DATA EXCERPTS Start Marker

<file path="src/rtl/imu_sfp_pkg.sv">
// Shared constants, types and helpers for the serial IMU frame parser.
package imu_sfp_pkg;

	localparam int unsigned ByteW   = 8;
	localparam int unsigned WordW   = 16;
	localparam int unsigned PosW    = 4;
	localparam int unsigned DataN   = 6;
	localparam int unsigned DataIdxW = $clog2(DataN);

	localparam logic [ByteW-1:0] HDR_BYTE   = 8'h55;
	localparam logic [ByteW-1:0] TYPE_ACCEL = 8'h51;
	localparam logic [ByteW-1:0] TYPE_GYRO  = 8'h52;
	localparam logic [ByteW-1:0] TYPE_ANGLE = 8'h53;
	localparam logic [ByteW-1:0] TYPE_MAG   = 8'h54;

	localparam logic [PosW-1:0] POS_HUNT  = 4'd0;
	localparam logic [PosW-1:0] POS_TYPE  = 4'd1;
	localparam logic [PosW-1:0] POS_DATA0 = 4'd2;
	localparam logic [PosW-1:0] POS_LAST  = 4'd10;

	typedef enum logic [1:0] {
		STATUS_STORED   = 2'd0,
		STATUS_MISMATCH = 2'd1,
		STATUS_UNKNOWN  = 2'd2
	} status_t;

	function automatic logic type_known(input logic [ByteW-1:0] t);
		type_known = t inside {TYPE_ACCEL, TYPE_GYRO, TYPE_ANGLE, TYPE_MAG};
	endfunction

endpackage

</file>
<file path="src/rtl/imu_serial_frame_parser.sv">
// Serial IMU frame parser: byte input register, frame state and result register.
//
// Takes one received byte per item and hunts for the header 0x55; after a header the next
// ten bytes (type, eight data bytes, checksum) form a frame, and the checksum byte yields
// one result item with the type, the first three little-endian signed words and a status.
// A new byte is taken every cycle unless in_stall holds it; a byte passes the input register and
// then updates the position counter and 8-bit running sum; a checksum byte goes from the input
// register to the result register. A result waiting on out_stall only holds back a
// byte that would complete another frame. The checksum check enable resets to 0 (no compare).
module imu_serial_frame_parser (
	input  logic                                  clk,
	input  logic                                  arst_n,
	input  logic                                  cfg_valid,
	output logic                                  cfg_ready,
	input  logic                                  cfg_data,
	input  logic                                  in_valid,
	output logic                                  in_stall,
	input  logic [imu_sfp_pkg::ByteW-1:0]         rx_byte,
	output logic                                  out_valid,
	input  logic                                  out_stall,
	output logic [1:0]                            frame_status,
	output logic [imu_sfp_pkg::ByteW-1:0]         frame_type,
	output logic signed [imu_sfp_pkg::WordW-1:0]  value_x,
	output logic signed [imu_sfp_pkg::WordW-1:0]  value_y,
	output logic signed [imu_sfp_pkg::WordW-1:0]  value_z
);

	logic                               check_en_q;
	logic                               valid_s1;
	logic [imu_sfp_pkg::ByteW-1:0]      byte_s1;
	logic [imu_sfp_pkg::PosW-1:0]       pos_q;
	logic [imu_sfp_pkg::ByteW-1:0]      sum_q;
	logic [imu_sfp_pkg::ByteW-1:0]      type_q;
	logic [imu_sfp_pkg::ByteW-1:0]      data_q [imu_sfp_pkg::DataN];
	logic                               out_valid_q;
	imu_sfp_pkg::status_t               status_q;
	logic [imu_sfp_pkg::ByteW-1:0]      type_out_q;
	logic [imu_sfp_pkg::WordW-1:0]      x_q;
	logic [imu_sfp_pkg::WordW-1:0]      y_q;
	logic [imu_sfp_pkg::WordW-1:0]      z_q;

	logic                               last_byte;
	logic                               slot_free;
	logic                               adv_s1;
	logic                               in_take;
	logic [imu_sfp_pkg::ByteW-1:0]      sum_next;
	logic [imu_sfp_pkg::PosW-1:0]       data_off;
	logic [imu_sfp_pkg::DataIdxW-1:0]   data_idx;
	imu_sfp_pkg::status_t               status_next;

	assign cfg_ready = 1'b1;

	assign last_byte = (pos_q == imu_sfp_pkg::POS_LAST);
	assign slot_free = !out_valid_q || !out_stall;
	assign adv_s1    = valid_s1 && (!last_byte || slot_free);
	assign in_stall  = valid_s1 && !adv_s1;
	assign in_take   = in_valid && !in_stall;

	assign sum_next = sum_q + byte_s1;
	assign data_off = pos_q - imu_sfp_pkg::POS_DATA0;
	assign data_idx = data_off[imu_sfp_pkg::DataIdxW-1:0];

	always_comb begin
		if (check_en_q && (sum_q != byte_s1)) begin
			status_next = imu_sfp_pkg::STATUS_MISMATCH;
		end else if (imu_sfp_pkg::type_known(type_q)) begin
			status_next = imu_sfp_pkg::STATUS_STORED;
		end else begin
			status_next = imu_sfp_pkg::STATUS_UNKNOWN;
		end
	end

	always_ff @(posedge clk or negedge arst_n) begin
		if (!arst_n) begin
			check_en_q <= 1'b0;
		end else if (cfg_valid && cfg_ready) begin
			check_en_q <= cfg_data;
		end
	end

	always_ff @(posedge clk or negedge arst_n) begin
		if (!arst_n) begin
			valid_s1 <= 1'b0;
		end else if (in_take) begin
			valid_s1 <= 1'b1;
		end else if (adv_s1) begin
			valid_s1 <= 1'b0;
		end
	end

	always_ff @(posedge clk) begin
		if (in_take) begin
			byte_s1 <= rx_byte;
		end
	end

	always_ff @(posedge clk or negedge arst_n) begin
		if (!arst_n) begin
			pos_q  <= imu_sfp_pkg::POS_HUNT;
			sum_q  <= '0;
			type_q <= '0;
		end else if (adv_s1) begin
			if (pos_q == imu_sfp_pkg::POS_HUNT || pos_q > imu_sfp_pkg::POS_LAST) begin
				if (byte_s1 == imu_sfp_pkg::HDR_BYTE) begin
					pos_q <= imu_sfp_pkg::POS_TYPE;
					sum_q <= imu_sfp_pkg::HDR_BYTE;
				end else begin
					pos_q <= imu_sfp_pkg::POS_HUNT;
				end
			end else if (last_byte) begin
				pos_q <= imu_sfp_pkg::POS_HUNT;
				sum_q <= '0;
			end else begin
				if (pos_q == imu_sfp_pkg::POS_TYPE) begin
					type_q <= byte_s1;
				end
				sum_q <= sum_next;
				pos_q <= pos_q + 1'b1;
			end
		end
	end

	always_ff @(posedge clk) begin
		if (adv_s1 && pos_q >= imu_sfp_pkg::POS_DATA0
				&& data_off < imu_sfp_pkg::PosW'(imu_sfp_pkg::DataN)) begin
			data_q[data_idx] <= byte_s1;
		end
	end

	always_ff @(posedge clk or negedge arst_n) begin
		if (!arst_n) begin
			out_valid_q <= 1'b0;
		end else if (adv_s1 && last_byte) begin
			out_valid_q <= 1'b1;
		end else if (!out_stall) begin
			out_valid_q <= 1'b0;
		end
	end

	always_ff @(posedge clk) begin
		if (adv_s1 && last_byte) begin
			status_q   <= status_next;
			type_out_q <= type_q;
			x_q        <= {data_q[1], data_q[0]};
			y_q        <= {data_q[3], data_q[2]};
			z_q        <= {data_q[5], data_q[4]};
		end
	end

	assign out_valid    = out_valid_q;
	assign frame_status = status_q;
	assign frame_type   = type_out_q;
	assign value_x      = x_q;
	assign value_y      = y_q;
	assign value_z      = z_q;

	a_pos_range: assert property (@(posedge clk) disable iff (!arst_n)
		pos_q <= imu_sfp_pkg::POS_LAST)
		else $error("frame position out of range");

	a_emit_result: assert property (@(posedge clk) disable iff (!arst_n)
		adv_s1 && last_byte |=> out_valid_q)
		else $error("completed frame produced no result");

	a_frame_restart: assert property (@(posedge clk) disable iff (!arst_n)
		adv_s1 && last_byte |=> pos_q == imu_sfp_pkg::POS_HUNT && sum_q == '0)
		else $error("frame state not restarted after checksum byte");

	a_stall_cause: assert property (@(posedge clk) disable iff (!arst_n)
		in_stall |-> valid_s1 && last_byte && out_valid_q && out_stall)
		else $error("input stalled without a blocked result");

	a_status_code: assert property (@(posedge clk) disable iff (!arst_n)
		out_valid_q |-> status_q != 2'd3)
		else $error("invalid frame status");

endmodule

</file>
<file path="config.mk">
export PLATFORM = sky130hd
export DESIGN_NAME = imu_serial_frame_parser
export DESIGN_NICKNAME = d
export VERILOG_FILES = /design/src/rtl/imu_sfp_pkg.sv /design/src/rtl/imu_serial_frame_parser.sv
export SDC_FILE = /design/constraint.sdc
export NUM_CORES = 1
export LEC_CHECK = 0
export BUFFER_PORTS_ARGS = -buffer_cell sky130_fd_sc_hd__buf_2
export CORE_ASPECT_RATIO = 1.25
export CORE_UTILIZATION = 60
export DETAILED_ROUTE_END_ITERATION = 6
export PLACE_DENSITY = 0.82
export SLEW_MARGIN = 10
export SYNTH_ARGS = -nofsm -noshare
export SYNTH_HDL_FRONTEND = slang
export SYNTH_SLANG_ARGS = --single-unit
</file>
<file path="constraint.sdc">
create_clock -name clk -period 6.8 [get_ports clk]
set_input_delay 0.34 -clock clk [delete_from_list [all_inputs] [get_ports clk]]
set_output_delay 0.34 -clock clk [all_outputs]
set_load 0.05 [all_outputs]
</file>
==> run_results.csv <==
group,metric,value,unit
hold_path,whs_endpoint,"byte_s1[4]",
yosys,syn-num-nets,302,
clock_tree,cts-resized-gates,0,
critical_path,worst-r2r-setup-slack,4.15,ns
grt,grt_max_degree,39,
route,wl,9520,um
clock_tree,cts-root-buf,"clkbuf_8",
final_layout,final_cell_mix,"edfxtp_1, buf_2, dfrtp_1",
sta,post-route-period-util,38.98,%
placement,post-place-ws,4.176,ns
critical_path,cp-start-kind,"flop",
power_and_ir_drop,seqPwrFrac,44.7,%
yosys,synth_edf_count,114,
power_and_ir_drop,pwr_density_cell,384.5,nW/um^2
sta,slew_headroom,42.68,%
yosys,synthDistinctLibCells,47,
placement,dp.final_hpwl,5407,um
placement,gp_congestion,0.8881,
sta,finClkSkew,0.008383,ns
power_and_ir_drop,switching_power,589.8,uW
placement,io_buffers,73,
sta,tns,0,ns
yosys,synth_area,4987,sq um
run,maxCapViolCount,0,
die,coreArea,7928,sq um
die,die_x,83.55,um
sta,hold_viol_final,0,
clock_tree,cts-buffers-inserted,17,
critical_path,crit_arrival,2.82,ns
route,vias_per_cell,5.754,
yosys,synth_cells,276,
clock_tree,cts_tree,"built",
sta,setup_viol,0,
sta,fin_crit,2.651,ns
final_layout,diodes,0,
grt,first_global_vias,2739,
die,num_rows,36,
yosys,avgSynthCellArea,18.07,sq um
final_layout,regArea,3999,sq um
clock_tree,cts.sinks,137,
route,avgRoutedWirePerCell,19.83,um
route,vias,2762,
power_and_ir_drop,intPower,1772,uW
power_and_ir_drop,clockPowerShare,40.7,%
yosys,ys_ff_latch,137,
route,drtPass1Iterations,4,
power_and_ir_drop,p_leak,0.002321,uW
route,antenna_left,0,
route,drc,0,
power_and_ir_drop,irDropWorstVdd,0.2889,mV
grt,overflow,0,
die,die_h,103.9,um
yosys,synthArstFlopShare,16.79,%
critical_path,ff2ff_path_depth,5,
die,die-area,8683,sq um
final_layout,final_nets,398,
critical_path,cp_max_fo,38,
clock_tree,cts_buffer_depth,2,
sta,rsz0062_at_grt,"false",
clock_tree,cts_hold_buf,8,
power_and_ir_drop,comb_power_share,14.6,%
sta,hold_slack,0.01314,ns
route,dr.first_iter.drc_count,275,
grt,grt_pass1_wl,14680,um
final_layout,multi_input_area,927.1,sq um
final_layout,nFillCells,437,
critical_path,r2r_start,"pos_q[0]",
sta,timing.fmax,0.3772,GHz
hold_path,hp-class,"input port to flop",
final_layout,syn2layout_area_growth,23.13,%
power_and_ir_drop,switching_share,24.98,%
critical_path,critPathRequiredTime,6.97,ns
clock_tree,post_cts_buffers,0,
grt,grt_use_total,23.54,%
sta,worst_slew_pin_slew,0.8581,ns
hold_path,min_from,"rx_byte[4]",
die,io_pins,75,
sta,slew_violations,0,
sta,fin_ws,4.149,ns
grt,antenna_found_initial,0,
critical_path,critPathCaptureType,"flop",
critical_path,crit_type,"flop to flop",
clock_tree,clock_latency,0.53,ns
outcome,status,"completed",
hold_path,hold_path_depth,1,
final_layout,final_common_cell,"edfxtp_1",
clock_tree,h-tree-depth,4,
final_layout,drive_above_1_share,29.35,%
yosys,ys_seq_area_share,80.18,%
yosys,ys_warn_count,0,
die,start_util,62.91,%
yosys,synth_flop_cell,"edfxtp_1",
clock_tree,path_clk_slew,0.06,ns
critical_path,r2r-end,"value_z[15]",
-- power by group through the flow --
| stage | registers (uW) | clock network (uW) | logic [uW] |
|---|---|---|---|
| detailed placement | 1070 | 0 | 332 |
| CTS | 1050 | 959 | 343 |
| global route | 1060 | 1010 | 384 |
| finish | 1050 | 961 | 345 |
| floorplan | 1040 | 0 | 297 |
| global placement | 1060 | 0 | 317 |
-- through the flow --
stage                     total power (uW)  cell area (sq um)  cells  utilization [%]
final                                 2361               6141    480            77.46
after global routing                  2453               6141    480            77.46
after CTS                             2353               6131    479            77.34
after detailed placement              1397               5444    439            68.67
after global placement                1377               5444    439            68.67
after floorplan                       1336               4987    276                -
-- sequential cells by signal, summed over array words and instances, names as in the netlist, 2 cells and up --
register,count
byte_s1,8
data_q,48
frame_status,2
frame_type,8
pos_q,4
sum_q,8
type_q,8
value_x,16
value_y,16
value_z,16
-- logic make-up (layout without fill, tap and decap cells) --
kind of cell	count (synthesis)	after routing	synth area share [%]
adders and majority gates	12	12	3.161
AOI/OAI and AO/OA	47	47	6.097
muxes	9	9	2.007
and+or+nand+nor	49	49	5.620
xor gates and xnor gates	8	8	1.405
other	1	1	0.07519
buffers and inverters	13	122	1.455
DFF	137	137	80.18
-- worst max path at each step --
stage	slack (ns)	cells past startpoint	startpoint	end
floorplan	2.49	5	pos_q[2]	frame_status[0]
global placement	4.31	5	pos_q[0]	value_z[11]
detailed placement	4.18	5	pos_q[0]	value_y[13]
CTS	4.15	5	pos_q[0]	value_y[11]
global route	3.97	5	pos_q[0]	value_z[15]
finish	4.15	5	pos_q[0]	value_z[15]
-- final cells by class --
cell class | instances | area share [%]
sequential | 137 | 65.12
multi-input combinational | 126 | 15.10
timing repair buffer | 83 | 7.539
clock buffer | 22 | 7.050
clock inverter | 10 | 2.832
tap | 95 | 1.936
inverter | 7 | 0.4279
-- synthesized netlist by cell type (2+ instances only) --
| master | n | area [sq um] |
|---|---|---|
| nand3_1 | 2 | 10.01 |
| nand2_1 | 9 | 33.78 |
| ha_1 | 11 | 137.6 |
| nand2b_1 | 2 | 12.51 |
| nor3_1 | 2 | 10.01 |
| a22o_1 | 3 | 26.28 |
| a21o_1 | 3 | 22.52 |
| and2_1 | 8 | 50.05 |
| mux2_2 | 8 | 90.09 |
| xor2_1 | 4 | 35.03 |
| o211ai_1 | 2 | 15.01 |
| buf_6 | 2 | 22.52 |
| nor2b_1 | 3 | 18.77 |
| o21ai_0 | 11 | 55.05 |
| a31oi_1 | 3 | 18.77 |
| xnor2_1 | 4 | 35.03 |
| buf_4 | 2 | 15.01 |
| a211oi_1 | 4 | 30.03 |
| nor2_1 | 12 | 45.04 |
| o21ai_1 | 2 | 10.01 |
| dfrtp_1 | 23 | 575.6 |
| or2_2 | 2 | 12.51 |
| a21oi_1 | 11 | 55.05 |
| inv_1 | 7 | 26.28 |
| edfxtp_1 | 114 | 3423 |
-- per-layer routing --
metal,part of all wire [%],vias up,GRT usage [%]
met4,3.4,0,14.04
met3,6.6,30,6.429
li1,-,1246,-
met2,51,142,38.06
met1,39,1344,28.43
met5,0,-,0
-- worst max-delay path, stage by stage, from the launching register on --
cell,delay [ns]
dfrtp_1,0.55
nand4bb_1,0.37
inv_1,0.12
nand2_1,0.12
a21oi_4,0.58
buf_4,0.53
(Power assumes the default switching activity.)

DATA EXCERPTS End Marker

- PROBLEM STATEMENT
When you reach the line with "type_out_q <= type_q;" in the records above, start writing out lines exactly, and stop once the line with "a_emit_result: assert property" has been written; include nothing else.

- RESULT BELOW
			type_out_q <= type_q;
			x_q        <= {data_q[1], data_q[0]};
			y_q        <= {data_q[3], data_q[2]};
			z_q        <= {data_q[5], data_q[4]};
		end
	end

	assign out_valid    = out_valid_q;
	assign frame_status = status_q;
	assign frame_type   = type_out_q;
	assign value_x      = x_q;
	assign value_y      = y_q;
	assign value_z      = z_q;

	a_pos_range: assert property (@(posedge clk) disable iff (!arst_n)
		pos_q <= imu_sfp_pkg::POS_LAST)
		else $error("frame position out of range");

	a_emit_result: assert property (@(posedge clk) disable iff (!arst_n)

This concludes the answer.